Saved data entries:
<file path="src/rtl/bolme_sirali_if.sv">
// Divider request/result bundle: start/operands in, results and status out.
interface bolme_sirali_if #(
    parameter int DW = 8,
    parameter int VW = 4
);
    logic          start;
    logic [DW-1:0] dividend;
    logic [VW-1:0] divisor;
    logic [DW-1:0] quotient;
    logic [VW-1:0] remainder;
    logic          done;
    logic          busy;
    logic          div_by_zero;

    modport master (
        output start, dividend, divisor,
        input  quotient, remainder, done, busy, div_by_zero
    );

    modport slave (
        input  start, dividend, divisor,
        output quotient, remainder, done, busy, div_by_zero
    );
endinterface

</file>
<file path="src/rtl/bolme_sirali.sv">
// Sequential restoring divider, one quotient bit per shift/subtract pair of clocks.
module bolme_sirali #(
    parameter int DW = 8,
    parameter int VW = 4
) (
    input  logic            clk,
    input  logic            rst_n,
    bolme_sirali_if.slave   bus
);
    localparam int CW = (DW > 1) ? $clog2(DW) : 1;
    localparam logic [CW-1:0] LAST = CW'(DW - 1);

    typedef enum logic [1:0] {S_IDLE, S_SHIFT, S_SUB, S_DONE} state_t;

    state_t        state, state_nxt;
    logic [VW:0]   r;
    logic [DW-1:0] q;
    logic [VW-1:0] d;
    logic [CW-1:0] count;
    logic [DW-1:0] quo;
    logic [VW-1:0] rem;
    logic          done_r;
    logic          dbz;

    always_ff @(posedge clk or negedge rst_n) begin
        if (!rst_n) state <= S_IDLE;
        else        state <= state_nxt;
    end

    always_comb begin
        state_nxt = state;
        case (state)
            S_IDLE:  if (bus.start) state_nxt = (bus.divisor == '0) ? S_DONE : S_SHIFT;
            S_SHIFT: state_nxt = S_SUB;
            S_SUB:   state_nxt = (count == LAST) ? S_DONE : S_SHIFT;
            S_DONE:  state_nxt = S_IDLE;
            default: state_nxt = S_IDLE;
        endcase
    end

    always_ff @(posedge clk or negedge rst_n) begin
        if (!rst_n) begin
            r      <= '0;
            q      <= '0;
            d      <= '0;
            count  <= '0;
            quo    <= '0;
            rem    <= '0;
            done_r <= 1'b0;
            dbz    <= 1'b0;
        end else begin
            case (state)
                S_IDLE: begin
                    done_r <= 1'b0;
                    if (bus.start) begin
                        q     <= bus.dividend;
                        r     <= '0;
                        d     <= bus.divisor;
                        count <= '0;
                        dbz   <= 1'b0;
                    end
                end
                S_SHIFT: begin
                    // MSB of Q moves into the LSB of the partial remainder
                    r <= {r[VW-1:0], q[DW-1]};
                    q <= {q[DW-2:0], 1'b0};
                end
                S_SUB: begin
                    if (r >= {1'b0, d}) begin
                        r    <= r - {1'b0, d};
                        q[0] <= 1'b1;
                    end
                    count <= count + CW'(1);
                end
                S_DONE: begin
                    done_r <= 1'b1;
                    if (d == '0) begin
                        quo <= '1;
                        rem <= '0;
                        dbz <= 1'b1;
                    end else begin
                        quo <= q;
                        rem <= r[VW-1:0];
                    end
                end
                default: ;
            endcase
        end
    end

    assign bus.quotient    = quo;
    assign bus.remainder   = rem;
    assign bus.done        = done_r;
    assign bus.div_by_zero = dbz;
    assign bus.busy        = (state != S_IDLE);
endmodule
</file>
<file path="src/flat_wrapper.sv">
// flat-port wrapper written by rule: the top's interface ports become plain ports
module bolme_sirali_flat 
#(
    parameter int DW = 8,
    parameter int VW = 4
)
  (clk, rst_n, bus_start, bus_dividend, bus_divisor, bus_quotient, bus_remainder, bus_done, bus_busy, bus_div_by_zero);
  bolme_sirali_if #(.DW(DW), .VW(VW)) bus_i ();
  input  logic clk;
  input  logic rst_n;
  input wire logic [$bits(bus_i.start)-1:0] bus_start;
  input wire logic [$bits(bus_i.dividend)-1:0] bus_dividend;
  input wire logic [$bits(bus_i.divisor)-1:0] bus_divisor;
  output wire logic [$bits(bus_i.quotient)-1:0] bus_quotient;
  output wire logic [$bits(bus_i.remainder)-1:0] bus_remainder;
  output wire logic [$bits(bus_i.done)-1:0] bus_done;
  output wire logic [$bits(bus_i.busy)-1:0] bus_busy;
  output wire logic [$bits(bus_i.div_by_zero)-1:0] bus_div_by_zero;
  assign bus_i.start = bus_start;
  assign bus_i.dividend = bus_dividend;
  assign bus_i.divisor = bus_divisor;
  assign bus_quotient = bus_i.quotient;
  assign bus_remainder = bus_i.remainder;
  assign bus_done = bus_i.done;
  assign bus_busy = bus_i.busy;
  assign bus_div_by_zero = bus_i.div_by_zero;
  bolme_sirali #(.DW(DW), .VW(VW)) u_core (.clk(clk), .rst_n(rst_n), .bus(bus_i));
endmodule
</file>
<file path="config.mk">
export PLATFORM = sky130hd
export DESIGN_NAME = bolme_sirali_flat
export DESIGN_NICKNAME = d
export VERILOG_FILES = /design/src/rtl/bolme_sirali_if.sv /design/src/rtl/bolme_sirali.sv /design/src/flat_wrapper.sv
export SDC_FILE = /design/constraint.sdc
export NUM_CORES = 1
export LEC_CHECK = 0
export CORE_ASPECT_RATIO = 1.25
export CORE_MARGIN = 2
export CORE_UTILIZATION = 35
export DETAILED_ROUTE_END_ITERATION = 7
export SETUP_SLACK_MARGIN = 0.2
export SLEW_MARGIN = 20
export SYNTH_ARGS = -nofsm -noshare
export SYNTH_HDL_FRONTEND = slang
export SYNTH_SLANG_ARGS = --single-unit
</file>
<file path="constraint.sdc">
create_clock -name clk -period 4.5 [get_ports clk]
set_input_delay 0.675 -clock clk [delete_from_list [all_inputs] [get_ports clk]]
set_output_delay 0.675 -clock clk [all_outputs]
set_load 0.005 [all_outputs]
</file>
# Word level (Yosys, flattened, before mapping)
# Index checks and enable logic that the tools add are counted.
dict set report totals {
  in_bits 15
  reg_bits 36
  output_inout_bits 15
}
dict set report classes {
  n_eq_ne 7
  add_sub_neg 2
  n_reduce_logical 13
  n_mux 19
  magnitude_cmp 1
}
# cell n
set ops {}
lappend ops {{2-to-1 mux 8 bit} 2}
lappend ops {{one-hot mux 5 bit (3 select lines)} 1}
lappend ops {{one-hot mux 7 bit (2 select lines)} 1}
lappend ops {{2-to-1 mux 5 bit} 2}
lappend ops {{logical NOT 4 bit} 2}
lappend ops {{one-hot mux 2 bit (4 select lines)} 1}
lappend ops {{nonzero test 2 bit} 4}
lappend ops {{2-to-1 mux 2 bit} 3}
lappend ops {{one-hot mux 3 bit (2 select lines)} 1}
lappend ops {{AND reduction 2 bit} 3}
lappend ops {{AND reduction 3 bit} 2}
lappend ops {{>= comparator 5 x 4 -> 1 bit} 1}
lappend ops {{subtractor 5 x 4 -> 5 bit} 1}
lappend ops {{== test 2 bit (second input constant)} 2}
lappend ops {{2-to-1 mux 4 bit} 1}
lappend ops {{!= test 2 x 1 -> 1 bit (second input constant)} 2}
lappend ops {{one-hot mux 1 bit (2 select lines)} 2}
lappend ops {{adder 3 x 1 -> 3 bit (second input constant)} 1}
lappend ops {{== test 3 bit (second input constant)} 1}
lappend ops {{2-to-1 mux 1 bit} 3}
lappend ops {{2-to-1 mux 3 bit} 1}
lappend ops {{one-hot mux 1 bit (3 select lines)} 1}
lappend ops {{nonzero test 3 bit} 1}
lappend ops {{== test 2 x 1 -> 1 bit (second input constant)} 1}
lappend ops {{2 further kinds} 2}

# Depth between registers and ports, before layout
# Gate-level depths: netlist of the first run.
dict set report logic_depth {
  ltp_word 4
  depth_mapped 9
}

# Least setup slack after synthesis of the first run
# No wires, ideal clock.
dict set report synth_path {
  path_type {register to register}
  from {register u_core.r[0]}
  to {register u_core.r[4]}
  n_path_buf 0
  t_required_ps 4371
  setup_ps 129
  stages_incl_launch_ff 10
  arrival_ps 1638
  path_slack_ps 2733
  period_less_slack_ps 1767
  cell_sequence {dfrtp_1 > inv_1 > ha_1 > inv_1 > fa_1 > a21o_1 > a21oi_1 > nor2_1 > o21ai_0 > o21ai_0}
}
dict set report synth_between {
  elab_chain_cells 3
}
# item line
set synth_lines {}
lappend synth_lines {{start: declaration} bolme_sirali.sv:16} ;# logic [VW:0] r;
lappend synth_lines {{start signal: assignment} bolme_sirali.sv:65} ;# r <= {r[VW-1:0], q[DW-1]};
lappend synth_lines {{start signal: assignment} bolme_sirali.sv:70} ;# r <= r - {1'b0, d};
lappend synth_lines {{subtractor 5 x 4 -> 5 bit / >= comparator 5 x 4 -> 1 bit (equally long branches)} {bolme_sirali.sv:70, bolme_sirali.sv:69}}
lappend synth_lines {{2-to-1 mux 5 bit / != test 2 x 1 -> 1 bit (equally long branches)} -}
lappend synth_lines {{one-hot mux 5 bit (3 select lines) / AND reduction 3 bit (equally long branches)} -}
# Parallel ways exist; a longest one is shown, timed or not. The select of a mux whose other input is x is not followed.
# A chain may end at the register's enable or synchronous reset.

# Worst setup path in the final report of the first run
dict set report layout_path {
  from {register u_core.state[0]}
  to {output bus_busy}
}
dict set report layout_between {
  elab_chain_cells 1
}
# item line
set layout_lines {}
lappend layout_lines {{start: declaration} bolme_sirali.sv:15} ;# state_t state, state_nxt;
lappend layout_lines {{start signal: assignment} bolme_sirali.sv:27} ;# else state <= state_nxt;
lappend layout_lines {{nonzero test 2 bit} bolme_sirali.sv:95} ;# assign bus.busy = (state != S_IDLE);
lappend layout_lines {{end: declaration} flat_wrapper.sv:17} ;# output wire logic [$bits(bus_i.busy)-1:0] bus_busy;
# No other way between the ends.

==> impl_metrics.py, run 1 <==
metrics = {
    "drt": {
        "first_pass_iters": 4,
        "drt_iter0_drc": 41,
        "antenna_left": 0,
        "viasPerCell": 5.07,
        "wl_per_cell_um": 13.4,
        "drc": 0,
        "drt_wl_total_um": 3780,
        "via_count": 1429,
    },
    "logic_synthesis": {
        "synth_top_cell_area_share_pct": 47.9,
        "synth_edf_count": 0,
        "synth_seq_cells": 36,
        "async_reset_ff_share_pct": 100,
        "synthCells": 192,
        "synthTopCellsByArea": "dfrtp_1, ha_1, a21oi_1, nor2_1, a22oi_1",
        "synth_top_cell_by_area": "dfrtp_1",
        "avgSynthCellArea_um2": 9.79,
        "synth_area_mm2": 0.00188,
        "yosysMostFrequentCell": "dfrtp_1",
        "syn-num-nets": 218,
        "ys_types": 40,
        "ys.flop_type": "dfrtp_1",
        "synth.cells.most_frequent": "dfrtp_1, a21oi_1, nor2_1",
        "yosysWarnings": 0,
        "ys_seq_area_share_pct": 47.9,
    },
    "worst_setup_path": {
        "cp_max_fo": 16,
        "cp-start-kind": "register",
        "slowest_stage": "clkdlybuf4s50_1",
        "crit_required_ps": 3830,
        "cp_data_arrival_time_ps": 2140,
        "critPathMaxStageDelay_ps": 530,
        "endpoint_kind": "primary output",
        "crit_family": "buffers and inverters",
        "path_cells": "inv_1, ha_1, clkinv_1, clkdlybuf4s50_1",
        "crit_type": "register to primary output",
        "critical_path_buf_inv_count": 3,
    },
    "timing": {
        "finalSetupViolations": 0,
        "timing.final.crit_period_ps": 2810,
        "fmax_mhz": 356,
        "slew_headroom_pct": 38.5,
        "skew_ps": 3.98,
        "finalSetupTns_ps": 0,
        "finalCritPeriodShare_pct": 62.5,
        "grt_setup_unrepaired": "false",
        "drv_slew": 0,
        "worst_slew_pin_slew_ps": 922,
        "fin_ws_ps": 1690,
        "final_hold_viol_count": 0,
    },
    "pwr": {
        "p_clk_share_pct": 16.7,
        "ir_drop_v": 0.000251,
        "power_density_mw_per_mm2": 732,
        "p_int_mw": 1.03,
        "pwr-share-seq_pct": 34.2,
        "p_sw_share_pct": 39.2,
        "netSwitchingPower_mw": 0.665,
        "pwr-share-comb_pct": 49.1,
        "leakage_nw": 1.02,
        "total_power_mw": 1.69,
    },
    "placed_design": {
        "postPlaceCellArea_mm2": 0.00220,
        "dp_slack_ps": 1950,
        "gp_congestion": 0.747,
        "hpwl_um": 2750,
        "numPortBuffers": 29,
    },
    "layout": {
        "final_cell_area_mm2": 0.00231,
        "insertedDiodeCount": 0,
        "area_growth_pct": 23.1,
        "layout.nets": 245,
        "drive_gt1_share_pct": 9.09,
    },
    "clock_network": {
        "holdBufCountCts": 0,
        "clkLatencyLatePin_ps": 290,
        "cts_buffers": 5,
        "cts-root-buf": "clkbuf_8",
        "cts_tree": "yes",
        "clkTransAtPathRegs_ps": 70,
        "cts_resized": 0,
        "cts_setup_buffers": 0,
        "cts.sinks": 36,
        "cts_max_path_buffers": 2,
        "htreeDepth": 2,
    },
    "grt": {
        "grt_usage_pct": 13.5,
        "antenna_found_initial": 0,
        "grt-ovfl-total": 0,
        "grt_max_degree": 37,
        "grt_pass1_vias": 1435,
        "grt_pass1_wl_um": 6400,
    },
    "die": {
        "fp.dieH_um": 86.0,
        "core_mm2": 0.00512,
        "dieArea_mm2": 0.00598,
        "pin_count": 30,
        "start_util_pct": 36.8,
        "die_x_um": 69.6,
        "rows": 29,
    },
    "worst_hold_path": {
        "min_path_type": "register to register",
    },
    "run_status": {
        "status": "finished, final reports clean",
    },
    "flow_run": {
        "maxCapViolCount": 0,
    },
}
==> metal layers <==
metal | share of wire [%] | vias up | routed length [µm] | GRT usage [%]
met4 | 1.3 | 0 | 51 | 6.95
met2 | 48 | 25 | 1810 | 22.6
li1 | - | 735 | - | -
met5 | 0 | - | 0 | 0
met3 | 2.4 | 5 | 91 | 2.12
met1 | 48 | 664 | 1830 | 16.8
==> path summary, 6_finish.rpt <==
| path | start | end | slack, ps | cells past startpoint |
|---|---|---|---|---|
| max | u_core.state[0] | bus_busy | 1690 | 4 |
| min | u_core.count[1] | u_core.count[1] | 500 | 1 |
| max reg2reg | u_core.state[0] | u_core.r[4] | 2330 | 7 |
| min reg2reg | u_core.count[1] | u_core.count[1] | 500 | 1 |
| max in group asynchronous | rst_n | u_core.d[0] | 3390 | 2 |
| min in group asynchronous | rst_n | u_core.bus.quotient[5] | 790 | 2 |
==> kinds of logic (layout without fill, tap and decap cells) <==
logic type / after synthesis / after routing / share of synthesized area [%]
compound gates: 61 / 61 / 20.6
simple gates: 51 / 51 / 13.2
flops: 36 / 36 / 47.9
buf+inv: 25 / 53 / 5.99
fa+ha+maj: 11 / 11 / 7.72
mux: 7 / 7 / 4.06
xor+xnor: 1 / 1 / 0.466
==> cell type report <==
type | instances | area [µm²]
Timing Repair Buffer | 31 | 305
Tap cell | 62 | 77.6
Fill cell | 506 | 2800
Sequential cell | 36 | 901
Multi-Input combinational cell | 131 | 867
Inverter | 14 | 52.6
Clock inverter | 3 | 42.5
Clock buffer | 5 | 68.8
==> per-stage QoR <==
stage	instances	utilization, %	hold WS, ps
after detailed placement	274	43.1	490
after global routing	282	45.2	526
after floorplan	192	-	379
after CTS	282	45.2	508
final	282	45.2	502
after global placement	274	43.1	483
==> cells in the final DEF, fill, tap and decap left out, types with 2 or more instances in the layout <==
master / n
a21oi_1: 20
a22oi_1: 9
a32o_1: 2
and3_1: 8
buf_4: 2
clkbuf_8: 5
clkdlybuf4s50_1: 29
dfrtp_1: 36
ha_1: 10
inv_1: 13
mux2_2: 5
mux2i_1: 2
nand2_1: 12
nor2_1: 20
nor3_1: 2
o21a_1: 2
o21ai_0: 12
o22ai_1: 4
o31a_1: 2
o31ai_1: 2
==> registers in the layout (all words and copies together), names as in the netlist <==
name / cells
u_core.bus.done: 1
u_core.r: 5
u_core.bus.quotient: 8
u_core.state: 2
u_core.count: 3
u_core.bus.div_by_zero: 1
u_core.bus.remainder: 4
u_core.d: 4
u_core.q: 8
==> power by group through the flow <==
stage | Clock (mW) | Combinational, mW | Sequential, mW
2_1_floorplan | 0 | 0.601 | 0.568
3_3_place_gp | 0 | 0.828 | 0.584
3_5_place_dp | 0 | 0.836 | 0.586
4_1_cts | 0.290 | 0.840 | 0.581
5_1_grt | 0.303 | 0.945 | 0.601
6_report | 0.283 | 0.833 | 0.580
No activity file was read; power rests on OpenSTA's default activity.
==> run 2: changes to the inputs <==
==> constraint.sdc (replaced) <==
create_clock -name clk -period 2.3 [get_ports clk]
set_input_delay 0.345 -clock clk [delete_from_list [all_inputs] [get_ports clk]]
set_output_delay 0.345 -clock clk [all_outputs]
set_load 0.005 [all_outputs]
==> run 2 against run 1 <==
Wire length rose by 5.3%. Clock power rose by 96%. Cell count rose by 2.5%. Worst hold slack got worse by 34 ps. Design area rose by 2.9%. Power rose by 100%. Clock-buffer cell count did not move.
==> impl_metrics.py, run 2 (synthesis gave the netlist of run 1 again) <==
metrics = {
    "clock_network": {
        "htreeDepth": 2,
        "cts.sinks": 36,
        "clkTransAtPathRegs_ps": 80,
        "cts-root-buf": "clkbuf_8",
        "cts_buffers": 5,
        "cts_tree": "yes",
        "clkLatencyLatePin_ps": 290,
        "cts_max_path_buffers": 2,
    },
    "flow_run": {
        "maxCapViolCount": 0,
    },
    "pwr": {
        "power_density_mw_per_mm2": 1450,
        "ir_drop_v": 0.000639,
        "total_power_mw": 3.45,
        "leakage_nw": 1.06,
    },
    "placed_design": {
        "postPlaceCellArea_mm2": 0.00224,
        "numPortBuffers": 29,
        "gp_congestion": 0.825,
        "dp_slack_ps": 371,
        "hpwl_um": 2910,
    },
    "die": {
        "fp.dieH_um": 86.0,
        "dieArea_mm2": 0.00598,
        "pin_count": 30,
        "rows": 29,
        "core_mm2": 0.00512,
        "die_x_um": 69.6,
        "start_util_pct": 36.8,
    },
    "grt": {
        "grt_pass1_wl_um": 6980,
        "grt-ovfl-total": 0,
        "grt_max_degree": 37,
        "grt_usage_pct": 14.5,
        "grt_pass1_vias": 1481,
        "antenna_found_initial": 0,
    },
    "layout": {
        "n_fill_cell": 506,
        "area_growth_pct": 26.7,
        "insertedDiodeCount": 0,
        "final_cell_area_mm2": 0.00238,
        "layout.nets": 252,
        "drive_gt1_share_pct": 12.8,
        "final_common_cell": "dfrtp_1",
        "mostFrequentLayoutCells": "dfrtp_1, clkdlybuf4s50_1, nor2_1",
    },
    "worst_setup_path": {
        "critPathMaxStageDelay_ps": 470,
        "cp_data_arrival_time_ps": 1650,
        "cp_max_fo": 7,
        "slowest_stage": "clkdlybuf4s50_1",
        "crit_type": "register to primary output",
        "crit_required_ps": 1960,
        "ff2ff_path_depth": 9,
        "endpoint_kind": "primary output",
        "cp-start-kind": "register",
        "path_cells": "inv_1, ha_1, clkinvlp_4, clkdlybuf4s50_1",
    },
    "timing": {
        "finalSetupTns_ps": 0,
        "timing.final.crit_period_ps": 2000,
        "skew_ps": 5.30,
        "final_hold_viol_count": 0,
        "worst_slew_pin_slew_ps": 453,
        "fmax_mhz": 500,
        "drv_slew": 0,
        "finalCritPeriodShare_pct": 86.9,
        "fin_ws_ps": 301,
        "finalSetupViolations": 0,
        "slew_headroom_pct": 69.8,
        "grt_setup_unrepaired": "false",
    },
    "drt": {
        "wl_per_cell_um": 13.8,
        "first_pass_iters": 4,
        "drc": 0,
        "drt_wl_total_um": 3980,
        "antenna_left": 0,
        "drt_iter0_drc": 68,
        "viasPerCell": 5.01,
        "via_count": 1447,
    },
    "worst_hold_path": {
        "min_path_type": "input port to asynchronous set/reset pin",
    },
    "run_status": {
        "status": "finished, final reports clean",
    },
}
[run 2: cell types whose count changed in the layout (fill, tap and decap cells not counted), sizes merged]
| cell | before | now |
|---|---|---|
| clkinv | 2 | 1 |
| buf | 2 | 9 |
| clkinvlp | 1 | 2 |
[run 2: layer usage]
layer / up-vias / global-route usage [%] / routed length, µm
met1: 665 / 18.5 / 1860
met5: - / 0 / 0
li1: 752 / - / -
met4: 0 / 4.28 / 30
met3: 4 / 3.29 / 130
met2: 26 / 24.7 / 1960
[run 2: worst max-delay path: cells and delay by family (launching register included)]
kind	cells	cell delay, ps
buffers and inverters	3	740
DFF	1	410
adders and majority gates	1	220
[run 2: metrics by stage]
| step | util, % | instances | hold WS [ps] |
|---|---|---|---|
| after global routing | 46.6 | 289 | 513 |
| final | 46.6 | 289 | 468 |
| after detailed placement | 43.8 | 279 | 483 |
| after global placement | 43.8 | 279 | 483 |
| after CTS | 46.0 | 287 | 478 |
| after floorplan | - | 192 | 49.4 |
[run 2: timing repair]
action	4_1_cts	5_1_grt
setup buffers	0	2
resized for setup	0	3
hold buffers	0	0
endpoints found under the setup margin	0	3
[run 2: area by class of cell]
class,count,area [µm²],share of cell area [%]
multi-input combinational,131,878,36.9
timing repair buffer,38,358,15.0
sequential,36,901,37.8
tap,62,77.6,3.26
clock buffer,5,68.8,2.89
clock inverter,3,42.5,1.79
inverter,14,56.3,2.36
[run 2: worst paths after layout]
kind	startpoint	endpoint	slack (ps)
min	rst_n	u_core.bus.quotient[5]	470
min in group clk	u_core.count[0]	u_core.count[0]	500
max	u_core.state[0]	bus_busy	300
max in group asynchronous	rst_n	u_core.d[3]	1520
max reg2reg	u_core.r[0]	u_core.r[4]	400
min reg2reg	u_core.count[0]	u_core.count[0]	500
[run 2: where the power goes]
group          total [mW]  switching, mW  leakage, nW  internal (mW)
combinational        1.76          0.910        0.550          0.846
sequential           1.14          0.218        0.452          0.921
clock               0.555          0.234       0.0541          0.321
total                3.45           1.36         1.06           2.09
==> run 3: changes to the inputs <==
--- a/config.mk
+++ b/config.mk
@@ -8,6 +8,7 @@
 export CORE_ASPECT_RATIO = 1.25
 export CORE_MARGIN = 2
 export CORE_UTILIZATION = 35
+export CTS_CLUSTER_DIAMETER = 150
 export DETAILED_ROUTE_END_ITERATION = 7
 export SETUP_SLACK_MARGIN = 0.2
 export SLEW_MARGIN = 20
==> results of run 3 <==
Final layout, timing and power as in run 2 (identical DEF).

**Task item**
Give back exactly the lines from the beginning of the records through the line containing "logic [DW-1:0] dividend;", and only those.

**Answer below**
<file path="src/rtl/bolme_sirali_if.sv">
// Divider request/result bundle: start/operands in, results and status out.
interface bolme_sirali_if #(
    parameter int DW = 8,
    parameter int VW = 4
);
    logic          start;
    logic [DW-1:0] dividend;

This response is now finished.